Numerical investigation on ballooning and rupture of a Zircaloy tube subjected to high internal pressure and film boiling conditions

• Published in: Nuclear engineering and technology Vol. 55; no. 7; pp. 2454 - 2465
• Main Authors: Nguyen, Van Toan, Kim, Hyochan, Kim, Byoung Jae
• Format: Journal Article
• Language: English
• Published: Elsevier B.V 01.07.2023; Elsevier; 한국원자력학회
• Subjects: Film boiling; Fluid–thermal–structure interaction; Tube ballooning; Tube rupture; 원자력공학; Tube ballooning; Film boiling; Fluid–thermal–structure interaction; Tube rupture
• ISSN: 1738-5733; 2234-358X
• DOI: 10.1016/j.net.2023.04.002

Film boiling may lead to burnout of the heating element. Even though burnout does not occur, the heating element is subject to deformation because it is not sufficiently strong to withstand external loads. In particular, the ballooning and rupture of a tube under film boiling are important phenomena in the field of nuclear reactor safety. If the tube-type cladding of nuclear fuel ruptures owing to high internal pressure and thermal load, radioactive materials inside the cladding are released to the coolant.
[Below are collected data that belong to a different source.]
## src/logic/touch_event_qualifier_defines.vh

```
// Purpose: Constants for the touch event qualifier
// Assumes: Included by touch_event_qualifier.v only
// Notes:   Offsets are byte addresses of the serial register space
`ifndef TOUCH_EVENT_QUALIFIER_DEFINES_VH
`define TOUCH_EVENT_QUALIFIER_DEFINES_VH

// ****************************************
// Register offsets
// ****************************************
`define OFS_STATUS        8'h00
`define OFS_TOUCH_STATUS  8'h03
`define OFS_IRQ_EN        8'h27
`define OFS_REPEAT_EN     8'h28
`define OFS_GUARD_EN      8'h29
`define OFS_SIMUL_CFG     8'h2a
`define OFS_PATTERN_CFG   8'h2b
`define OFS_PATTERN_MASK  8'h2d
`define OFS_MISC_CFG      8'h3c

// ****************************************
// Reset values
// ****************************************
`define RST_IRQ_EN        8'h3f
`define RST_REPEAT_EN     8'h3f
`define RST_GUARD_EN      8'h00
`define RST_SIMUL_CFG     8'h80
`define RST_PATTERN_CFG   8'h00
`define RST_PATTERN_MASK  8'h3f
`define RST_MISC_CFG      8'h01

// ****************************************
// Field positions and masks
// ****************************************
`define CH_MASK           8'h3f
`define GUARD_MASK        8'h3b
`define CH3_BIT           6'h04
`define SIMUL_CFG_MASK    8'h8c
`define PATTERN_CFG_MASK  8'h8f
`define SIMUL_BLK_BIT     7
`define SIMUL_LIMIT_HI    3
`define SIMUL_LIMIT_LO    2
`define PAT_EN_BIT        7
`define PAT_TH_HI         3
`define PAT_TH_LO         2
`define PAT_MATCH_BIT     1
`define PAT_IRQ_BIT       0
`define STAT_INT_BIT      0
`define STAT_SIMUL_BIT    1
`define STAT_PATTERN_BIT  2
`define MISC_REL_BIT      0

// ****************************************
// Threshold scale codes
// ****************************************
`define TH_12P5           2'h0
`define TH_25             2'h1
`define TH_37P5           2'h2
`define TH_100            2'h3

`endif

```

## src/logic/touch_event_qualifier.v

```verilog
// Purpose: Qualify six channel touch results into host events and alert
// Assumes: Sensing results, thresholds and ticks come from logic on clk
// Notes:   Serial host link is outside; registers reached on a plain port
`timescale 1ns/1ps
`include "touch_event_qualifier_defines.vh"

module touch_event_qualifier (
  input  wire        clk,
  input  wire        rst,
  input  wire        ce,
  input  wire        reg_wr,
  input  wire        reg_rd,
  input  wire [7:0]  reg_addr,
  input  wire [7:0]  reg_wdata,
  output reg  [7:0]  reg_rdata,
  input  wire        cycle_done,
  input  wire [5:0]  touch_detect,
  input  wire [5:0]  noise_flag,
  input  wire [47:0] delta_count,
  input  wire [47:0] touch_threshold,
  input  wire        repeat_tick,
  output reg         alert_n,
  output reg         channel_three_off
);

  // ****************************************
  // Functions
  // ****************************************
  function [2:0] popcount;
    input [5:0] v;
    integer i;
    begin
      popcount = 3'h0;
      for (i = 0; i < 6; i = i + 1) begin
        popcount = popcount + {2'h0, v[i]};
      end
    end
  endfunction

  function [7:0] scale_th;
    input [7:0] th;
    input [1:0] code;
    begin
      case (code)
        `TH_12P5: scale_th = {3'h0, th[7:3]};
        `TH_25:   scale_th = {2'h0, th[7:2]};
        `TH_37P5: scale_th = {2'h0, th[7:2]} + {3'h0, th[7:3]};
        default:  scale_th = th;
      endcase
    end
  endfunction

  function wr_hit;
    input       wr;
    input [7:0] addr;
    input [7:0] ofs;
    begin
      wr_hit = wr && (addr == ofs);
    end
  endfunction

  // Adds candidates from channel 1 upward until limit is reached
  function [5:0] fill_slots;
    input [5:0] base;
    input [5:0] cand;
    input [2:0] limit;
    integer i;
    reg [2:0] n;
    begin
      n = popcount(base);
      fill_slots = base;
      for (i = 0; i < 6; i = i + 1) begin
        if (cand[i] && !base[i] && (n < limit)) begin
          fill_slots[i] = 1'b1;
          n = n + 3'h1;
        end
      end
    end
  endfunction

  // ****************************************
  // Registers
  // ****************************************
  reg  [7:0] irq_en_q;
  reg  [7:0] repeat_en_q;
  reg  [7:0] guard_en_q;
  reg  [7:0] simul_cfg_q;
  reg  [7:0] pattern_cfg_q;
  reg  [7:0] pattern_mask_q;
  reg  [7:0] misc_cfg_q;
  reg        int_flag_q;
  reg        simul_flag_q;
  reg        pattern_flag_q;
  reg        pattern_active_q;
  reg  [5:0] reported_q;

  wire       guard_on            = |guard_en_q[5:0];
  wire       simul_block_enable  = simul_cfg_q[`SIMUL_BLK_BIT];
  wire [2:0] simul_touch_limit   = {1'b0, simul_cfg_q[`SIMUL_LIMIT_HI:`SIMUL_LIMIT_LO]} + 3'h1;
  wire       pattern_detect_enable = pattern_cfg_q[`PAT_EN_BIT];
  wire [1:0] pattern_threshold_code = pattern_cfg_q[`PAT_TH_HI:`PAT_TH_LO];
  wire       pattern_match_mode  = pattern_cfg_q[`PAT_MATCH_BIT];
  wire       pattern_irq_enable  = pattern_cfg_q[`PAT_IRQ_BIT];
  wire       release_irq_enable  = misc_cfg_q[`MISC_REL_BIT];
  wire [5:0] ch_off              = guard_on ? `CH3_BIT : 6'h00;

  // ****************************************
  // Pattern condition
  // ****************************************
  reg  [5:0] pat_hit;
  reg        pat_cond;
  integer    k;

  always @* begin
    pat_hit = 6'h00;
    for (k = 0; k < 6; k = k + 1) begin
      pat_hit[k] = (delta_count[k*8 +: 8] >
                    scale_th(touch_threshold[k*8 +: 8], pattern_threshold_code))
                   | noise_flag[k];
    end
    pat_hit = pat_hit & ~ch_off;
    // An empty mask never forms a pattern, so count mode cannot fire idly
    if (!pattern_detect_enable || pattern_mask_q[5:0] == 6'h00) begin
      pat_cond = 1'b0;
    end else if (pattern_match_mode) begin
      pat_cond = ((pat_hit & pattern_mask_q[5:0]) == pattern_mask_q[5:0]);
    end else begin
      pat_cond = (popcount(pat_hit) >= popcount(pattern_mask_q[5:0]));
    end
  end

  // ****************************************
  // Touch qualification
  // ****************************************
  reg  [5:0] det;
  reg  [5:0] kept;
  reg  [5:0] report_d;

  always @* begin
    det  = touch_detect & ~ch_off;
    kept = reported_q & det;
    if (pat_cond) begin
      report_d = 6'h00;
    end else if (!simul_block_enable) begin
      report_d = det;
    end else if (kept != reported_q) begin
      report_d = fill_slots(6'h00, det, simul_touch_limit);
    end else begin
      report_d = fill_slots(kept, det, simul_touch_limit);
    end
  end

  wire [5:0] press_ev   = report_d & ~reported_q;
  wire [5:0] release_ev = reported_q & ~report_d;
  wire [5:0] ch_event   = cycle_done ?
                          (press_ev | (release_ev & {6{release_irq_enable}}))
                          : 6'h00;
  wire [5:0] rpt_event  = repeat_tick ? (reported_q & repeat_en_q[5:0]) : 6'h00;
  wire       touch_irq  = |((ch_event | rpt_event) & irq_en_q[5:0]);
  wire       pat_event  = cycle_done && pat_cond;
  wire       simul_set  = cycle_done && simul_block_enable && !pat_cond &&
                          (det & ~report_d) != 6'h00;
  wire       int_set    = touch_irq || (pat_event && pattern_irq_enable);
  wire       wr_status  = wr_hit(reg_wr, reg_addr, `OFS_STATUS);
  wire       int_clr    = wr_status && !reg_wdata[`STAT_INT_BIT];

  // ****************************************
  // Next values
  // ****************************************
  reg        int_flag_d;
  reg        simul_flag_d;
  reg        pattern_flag_d;
  reg  [7:0] rdata_d;

  // Set wins over a clear in the same cycle so no event is lost
  always @* begin
    int_flag_d = int_flag_q;
    if (int_set) begin
      int_flag_d = 1'b1;
    end else if (int_clr) begin
      int_flag_d = 1'b0;
    end
  end

  always @* begin
    simul_flag_d = simul_flag_q;
    if (simul_set) begin
      simul_flag_d = 1'b1;
    end else if (int_clr) begin
      simul_flag_d = 1'b0;
    end
  end

  // A clear that meets a still-held pattern is ignored; the host retries
  always @* begin
    pattern_flag_d = pattern_flag_q;
    if (pat_event) begin
      pattern_flag_d = 1'b1;
    end else if (int_clr && !pattern_active_q) begin
      pattern_flag_d = 1'b0;
    end
  end

  always @* begin
    case (reg_addr)
      `OFS_STATUS:       rdata_d = {5'h00, pattern_flag_q, simul_flag_q, int_flag_q};
      `OFS_TOUCH_STATUS: rdata_d = {2'h0, reported_q};
      `OFS_IRQ_EN:       rdata_d = irq_en_q;
      `OFS_REPEAT_EN:    rdata_d = repeat_en_q;
      `OFS_GUARD_EN:     rdata_d = guard_en_q;
      `OFS_SIMUL_CFG:    rdata_d = simul_cfg_q;
      `OFS_PATTERN_CFG:  rdata_d = pattern_cfg_q;
      `OFS_PATTERN_MASK: rdata_d = pattern_mask_q;
      `OFS_MISC_CFG:     rdata_d = misc_cfg_q;
      default:           rdata_d = 8'h00;
    endcase
  end

  // ****************************************
  // Configuration registers
  // ****************************************
  always @(posedge clk or posedge rst) begin
    if (rst) begin
      irq_en_q <= `RST_IRQ_EN;
    end else if (ce && wr_hit(reg_wr, reg_addr, `OFS_IRQ_EN)) begin
      irq_en_q <= reg_wdata & `CH_MASK;
    end
  end

  always @(posedge clk or posedge rst) begin
    if (rst) begin
      repeat_en_q <= `RST_REPEAT_EN;
    end else if (ce && wr_hit(reg_wr, reg_addr, `OFS_REPEAT_EN)) begin
      repeat_en_q <= reg_wdata & `CH_MASK;
    end
  end

  always @(posedge clk or posedge rst) begin
    if (rst) begin
      guard_en_q <= `RST_GUARD_EN;
    end else if (ce && wr_hit(reg_wr, reg_addr, `OFS_GUARD_EN)) begin
      guard_en_q <= reg_wdata & `GUARD_MASK;
    end
  end

  always @(posedge clk or posedge rst) begin
    if (rst) begin
      simul_cfg_q <= `RST_SIMUL_CFG;
    end else if (ce && wr_hit(reg_wr, reg_addr, `OFS_SIMUL_CFG)) begin
      simul_cfg_q <= reg_wdata & `SIMUL_CFG_MASK;
    end
  end

  always @(posedge clk or posedge rst) begin
    if (rst) begin
      pattern_cfg_q <= `RST_PATTERN_CFG;
    end else if (ce && wr_hit(reg_wr, reg_addr, `OFS_PATTERN_CFG)) begin
      pattern_cfg_q <= reg_wdata & `PATTERN_CFG_MASK;
    end
  end

  always @(posedge clk or posedge rst) begin
    if (rst) begin
      pattern_mask_q <= `RST_PATTERN_MASK;
    end else if (ce && wr_hit(reg_wr, reg_addr, `OFS_PATTERN_MASK)) begin
      pattern_mask_q <= reg_wdata & `CH_MASK;
    end
  end

  always @(posedge clk or posedge rst) begin
    if (rst) begin
      misc_cfg_q <= `RST_MISC_CFG;
    end else if (ce && wr_hit(reg_wr, reg_addr, `OFS_MISC_CFG)) begin
      misc_cfg_q <= {7'h00, reg_wdata[`MISC_REL_BIT]};
    end
  end

  // ****************************************
  // Sensing state
  // ****************************************
  always @(posedge clk or posedge rst) begin
    if (rst) begin
      reported_q       <= 6'h00;
      pattern_active_q <= 1'b0;
    end else if (ce && cycle_done) begin
      reported_q       <= report_d;
      pattern_active_q <= pat_cond;
    end
  end

  // ****************************************
  // Status flags
  // ****************************************
  always @(posedge clk or posedge rst) begin
    if (rst) begin
      int_flag_q <= 1'b0;
    end else if (ce) begin
      int_flag_q <= int_flag_d;
    end
  end

  always @(posedge clk or posedge rst) begin
    if (rst) begin
      simul_flag_q <= 1'b0;
    end else if (ce) begin
      simul_flag_q <= simul_flag_d;
    end
  end

  always @(posedge clk or posedge rst) begin
    if (rst) begin
      pattern_flag_q <= 1'b0;
    end else if (ce) begin
      pattern_flag_q <= pattern_flag_d;
    end
  end

  // ****************************************
  // Outputs
  // ****************************************
  // Alert follows the next flag value, so it falls at the event edge
  always @(posedge clk or posedge rst) begin
    if (rst) begin
      alert_n <= 1'b1;
    end else if (ce) begin
      alert_n <= !int_flag_d;
    end
  end

  always @(posedge clk or posedge rst) begin
    if (rst) begin
      channel_three_off <= 1'b0;
    end else if (ce) begin
      channel_three_off <= guard_on;
    end
  end

  // Read data holds between reads
  always @(posedge clk or posedge rst) begin
    if (rst) begin
      reg_rdata <= 8'h00;
    end else if (ce && reg_rd) begin
      reg_rdata <= rdata_d;
    end
  end

endmodule

```

## config.mk

```make
export PLATFORM = sky130hd
export DESIGN_NAME = touch_event_qualifier
export DESIGN_NICKNAME = d
export VERILOG_FILES = /design/src/logic/touch_event_qualifier.v
export VERILOG_INCLUDE_DIRS = /design/src /design/src/logic
export SDC_FILE = /design/constraint.sdc
export NUM_CORES = 1
export LEC_CHECK = 0
export CAP_MARGIN = 20
export CORE_MARGIN = 2
export CORE_UTILIZATION = 51
export DETAILED_ROUTE_END_ITERATION = 16
export DONT_BUFFER_PORTS = 1
export PLACE_DENSITY_LB_ADDON = 0.08
export SKIP_CTS_REPAIR_TIMING = 1
export SLEW_MARGIN = 20
export SYNTH_ARGS = -nofsm -noshare
export SYNTH_HDL_FRONTEND = slang
export SYNTH_SLANG_ARGS = --single-unit
```

## constraint.sdc

```tcl
create_clock -name clk -period 22.1 [get_ports clk]
set_input_delay 5.525 -clock clk [delete_from_list [all_inputs] [get_ports clk]]
set_output_delay 5.525 -clock clk [all_outputs]
set_load 0.01 [all_outputs]
```

==> results of run 1 <==
-- placed cells by master (no fill, tap or decap), types with 15 or more instances in the layout --
| cell | synthesis | routed |
|---|---|---|
| a21oi_1 | 45 | 45 |
| nand2_1 | 88 | 88 |
| o21ai_0 | 38 | 38 |
| dfstp_2 | 21 | 21 |
| inv_1 | 87 | 86 |
| a21o_1 | 26 | 26 |
| fa_1 | 15 | 15 |
| mux4_2 | 30 | 30 |
| nor2_1 | 36 | 36 |
| mux2_2 | 47 | 47 |
| nand4_1 | 15 | 15 |
| dfrtp_1 | 30 | 28 |
| nand3_1 | 28 | 28 |
| ha_1 | 121 | 121 |
-- how the worst max path moves through the flow --
stage,to,startpoint,slack (ns)
global placement,int_flag_q,touch_detect[0],6.83
floorplan,int_flag_q,touch_detect[0],7.72
detailed placement,int_flag_q,touch_detect[0],6.64
CTS,int_flag_q,touch_detect[0],6.88
finish,int_flag_q,touch_detect[0],6.80
global route,int_flag_q,touch_detect[0],6.02
-- metal layers --
layer	up-vias	track usage [%]	wire length [um]
met5	-	0	0
met4	0	5.24	422
met3	37	4.86	1540
met2	278	42.1	9630
met1	3356	33.4	8980
li1	3299	-	-
-- layout make-up --
cell class | count | area, um^2
fill | 1396 | 6960
multi-input combinational | 718 | 6170
sequential | 51 | 1310
inverter | 87 | 328
tap | 188 | 235
clock buffer | 7 | 133
timing repair buffer | 5 | 37.5
clock inverter | 1 | 30.0
-- cell families after synthesis --
logic type	after synthesis
AOI/OAI and AO/OA	218
and+or+nand+nor	251
xor gates and xnor gates	27
DFF	51
adders and majority gates	136
other	1
muxes	85
buffers and inverters	118
-- flip-flops by register name (all words and copies together) (netlist names), 3 cells and up --
name            count
reported_q          6
pattern_cfg_q       5
repeat_en_q         6
guard_en_q          5
pattern_mask_q      6
irq_en_q            6
reg_rdata           7
simul_cfg_q         3
-- metrics by stage --
stage,cell area (um^2),std cells
after floorplan,7950,887
after global placement,8080,1049
after detailed placement,8080,1049
after CTS,8240,1057
after global routing,8240,1057
final,8240,1057
-- power by group through the flow --
| stage | sequential (mW) | combinational (mW) | clock, mW |
|---|---|---|---|
| 2_1_floorplan | 0.103 | 0.258 | 0 |
| 3_3_place_gp | 0.111 | 0.288 | 0 |
| 3_5_place_dp | 0.111 | 0.307 | 0 |
| 4_1_cts | 0.110 | 0.309 | 0.0867 |
| 5_1_grt | 0.110 | 0.347 | 0.0902 |
| 6_report | 0.110 | 0.309 | 0.0849 |
-- worst min-delay path, delay by kind of cell (launching register included) --
family           cells  cell delay (ns)
DFF                  1             0.33
and+or+nand+nor      2             0.11
==> out/metrics.cfg, run 1 <==
[timing]
slew_violations = 0
finalSetupTns_ns = 0
worst_slack_ns = 6.80
rsz0062_at_grt = false
finalSetupViolCount = 0
fin_worst_skew_ns = 0.00338
slew_headroom_pct = 33.7
hold_viol_final = 0
tightest_slew_ns = 0.990
post-route-min-period_ns = 15.30
holdWs_ns = 0.472
fin_crit_sh_pct = 69.2
fmax_mhz = 65.4

[pwr]
swShare_pct = 41.3
internal-power_mw = 0.296
switching_power_mw = 0.208
max-vdd-ir-drop_mv = 0.0417
finalPower_mw = 0.504
combPwrFrac_pct = 61.3
power.clock.fraction_pct = 16.8
p_seq_share_pct = 21.8
powerDensity_nw_per_um2 = 61.2
p_leak_nw = 3.65

[detailed_routing]
avgRoutedWirePerCell_um = 19.5
drc = 0
ant_nets = 0
drt-vias-per-instance = 6.59
dr.pass1.iters = 7
wl_um = 20600
drt_iter0_markers = 521
vias = 6970

[critical_path]
r2r_end = int_flag_q
path_max_fanout = 5
cpLargestDelayFamily = adder cells
required_ns = 22.27
start_kind = primary input
cp_num_buf_inv = 3
cpPeakStageDelay_ns = 0.54
worstSetupPathDepth = 45
path_class = in -> reg
cp_slowest_cell = fa_1
cp-end-kind = flop
reg2reg_from = reported_q[0]
worstRegToRegCells = 45
cp.arrival_ns = 15.47
reg2reg_slack_ns = 11.41

[global_routing]
antenna_found_initial = 0
grt_pass1_vias = 6840
grt_pass1_wl_um = 33600
grt_max_degree = 53
grt.total_usage_pct = 24.9
grt_overflow_total = 0

[synthesis]
synth_edf_count = 0
synth_most_common_cell = ha_1
synth_top_area_share_pct = 19.0
synth_nets = 1154
synth_top_area_cell = ha_1
synthTopCellsByArea = ha_1 (19%), dfrtp_1 (9.4%), mux4_2 (8.5%), dfstp_2 (6.9%), mux2_2 (6.7%)
synth_top_family_by_area = adder cells
synth_compound_area_share_pct = 19.3
synth_mux_area_share_pct = 16.2
synth_fa_ha_area_share_pct = 22.8
synth_warnings = 0
ys_types = 82
synth-seq-cells = 51
synth-simple-area-share_pct = 16.2
async_reset_ff_share_pct = 100
synth.top_cells.by_count = ha_1 (121), nand2_1 (88), inv_1 (87)
synth_xor_area_share_pct = 3.21
synthCells = 887
postSynthAreaPerCell_um2 = 8.96
netlist_area_um2 = 7950
synth_ff_type = dfrtp_1
synth_seq_area_share_pct = 16.4

[min_path]
worstHoldEndpoint = pattern_active_q
hp-start = pattern_active_q
hold_depth = 2
hold_path_class = reg -> reg

[cells_and_area]
drive_gt1_share_pct = 15.1
post-route-util_pct = 54.2
nNetsFinal = 1135
area_growth_pct = 3.72
antenna_cells = 0

[clocking]
clock_path_buffers = 2
cts_root_buffer = clkbuf_16
cts_tree = built
numCtsBuffers = 5
clk_pin_slew_worst_paths_ns = 0.06
clock-sinks = 51
clkLatencyLatePin_ns = 0.28
cts_max_level = 2

[floorplan]
die_w_um = 129
start_util_pct = 52.3
core-area_um2 = 15200
die_area_um2 = 16600
fp-row-count = 45
fp.dieH_um = 129
io_pins = 141

[placed_design]
io_buffers = 0
dp_slack_ns = 6.64
dp_hpwl_um = 16700
routabilityCongestion = 0.872

[status]
status = completed

[job]
maxCapViolCount = 0

Note: power is estimated with default switching activity, not from simulation.
==> inputs of run 2 (changes only) <==
==> constraint.sdc (replaced) <==
create_clock -name clk -period 15.8 [get_ports clk]
set_input_delay 3.95 -clock clk [delete_from_list [all_inputs] [get_ports clk]]
set_output_delay 3.95 -clock clk [all_outputs]
set_load 0.01 [all_outputs]
==> out/metrics.cfg, run 2 (same netlist as run 1, synthesis figures left out) <==
[timing]
post-route-min-period_ns = 13.85
finalSetupTns_ns = 0
hold_viol_final = 0
slew_violations = 0
fmax_mhz = 72.2
slew_headroom_pct = 27.1
rsz0062_at_grt = false
fin_crit_sh_pct = 87.7
tightest_slew_ns = 1.09
finalSetupViolCount = 0
fin_worst_skew_ns = 0.00643

[placed_design]
routabilityCongestion = 0.901
io_buffers = 0
dp_hpwl_um = 17000

[cells_and_area]
drive_gt1_share_pct = 15.1
nNetsFinal = 1136
final_common_cell = ha_1
largest_reg_flops = 7
final_cell_mix = ha_1 (121), nand2_1 (88), inv_1 (86), mux2_2 (47), a21oi_1 (45)
antenna_cells = 0
nFillCells = 1387
top_register = reg_rdata
area_growth_pct = 3.46

[detailed_routing]
dr.pass1.iters = 6
drt-vias-per-instance = 6.61
vias = 6990
drt_iter0_markers = 407
drc = 0
wl_um = 20800
ant_nets = 0
avgRoutedWirePerCell_um = 19.6

[min_path]
hold_path_class = reg -> reg

[clocking]
cts_root_buffer = clkbuf_16
clk_pin_slew_worst_paths_ns = 0.06
cts_tree = built
numCtsBuffers = 5
cts_max_level = 2
clock_path_buffers = 2
clock-sinks = 51
clkLatencyLatePin_ns = 0.29

[critical_path]
path_class = in -> reg
cp-end-kind = flop
cp.arrival_ns = 14.02
cpPeakStageDelay_ns = 0.55
crit_top_cell = nand2_1
required_ns = 15.97
path_max_fanout = 5
cp_slowest_cell = o31ai_1
start_kind = primary input
reg2reg_slack_ns = 4.98

[pwr]
finalPower_mw = 0.697
max-vdd-ir-drop_mv = 0.0587
powerDensity_nw_per_um2 = 84.8
p_leak_nw = 3.64

[floorplan]
start_util_pct = 52.3
fp.dieH_um = 129
die_area_um2 = 16600
die_w_um = 129
core-area_um2 = 15200
io_pins = 141
fp-row-count = 45

[global_routing]
antenna_found_initial = 0
grt_pass1_vias = 7171
grt_pass1_wl_um = 34500
grt_overflow_total = 0
grt_max_degree = 53
grt.total_usage_pct = 25.5

[job]
maxCapViolCount = 0

[status]
status = completed

==> run 2: cell types whose count changed in the layout (fill, tap and decap cells not counted), sizes merged <==
cell and delta:
clkinv -1, clkbuf +1, bufinv -1, inv +1
buf +1
==> run 2: critical path: cells and delay by family <==
kind,cells,cell delay [ns]
AOI/OAI and AO/OA,10,2.35
buffers and inverters,3,0.17
xor gates and xnor gates,5,1.23
adders and majority gates,10,3.56
muxes,1,0.15
and+or+nand+nor,16,2.60
==> run 2: worst paths after layout <==
check,to,cells past startpoint,startpoint
setup reg to reg,int_flag_q,45,reported_q[0]
min in group asynchronous,reg_rdata[4],2,rst
hold / removal,pattern_active_q,2,pattern_active_q
hold reg to reg,pattern_active_q,2,pattern_active_q
setup / recovery,int_flag_q,45,touch_detect[0]
max in group asynchronous,pattern_cfg_q[2],2,rst
==> run 2: power breakdown <==
| part | leakage (nW) | switching, mW | internal, mW |
|---|---|---|---|
| registers | 0.616 | 0.0155 | 0.139 |
| logic | 2.96 | 0.237 | 0.204 |
| clock network | 0.0652 | 0.0436 | 0.0589 |
==> run 2: metrics by stage <==
| step | instance area [um^2] | cells | worst slack, ns | hold slack, ns | util [%] |
|---|---|---|---|---|---|
| 2_1_floorplan | 7950 | 887 | 2.99 | 0.441 | - |
| 3_3_place_gp | 8090 | 1050 | 2.15 | 0.462 | 53.2 |
| 3_5_place_dp | 8090 | 1050 | 1.86 | 0.460 | 53.2 |
| 4_1_cts | 8220 | 1058 | 2.09 | 0.475 | 54.1 |
| 5_1_grt | 8220 | 1058 | 1.23 | 0.501 | 54.1 |
| 6_report | 8220 | 1058 | 1.95 | 0.473 | 54.1 |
Therefore, predicting the ballooning and rupture is important. This study presents numerical simulations to predict the ballooning behavior and rupture time of a horizontal tube at high internal pressure under saturated film boiling. To do so, a multi-step coupled simulation of conjugated film boiling heat transfer and ballooning using creep model is adopted. The numerical methods and models are validated against experimental values. Two different nonuniform heat flux distributions and four different internal pressures are considered. The three-step simulation is enough to obtain a convergent result. However, the single-step simulation also successfully predicts the rupture time. This is because the film boiling heat transfer characteristics are slightly affected by the tube geometry related to creep ballooning.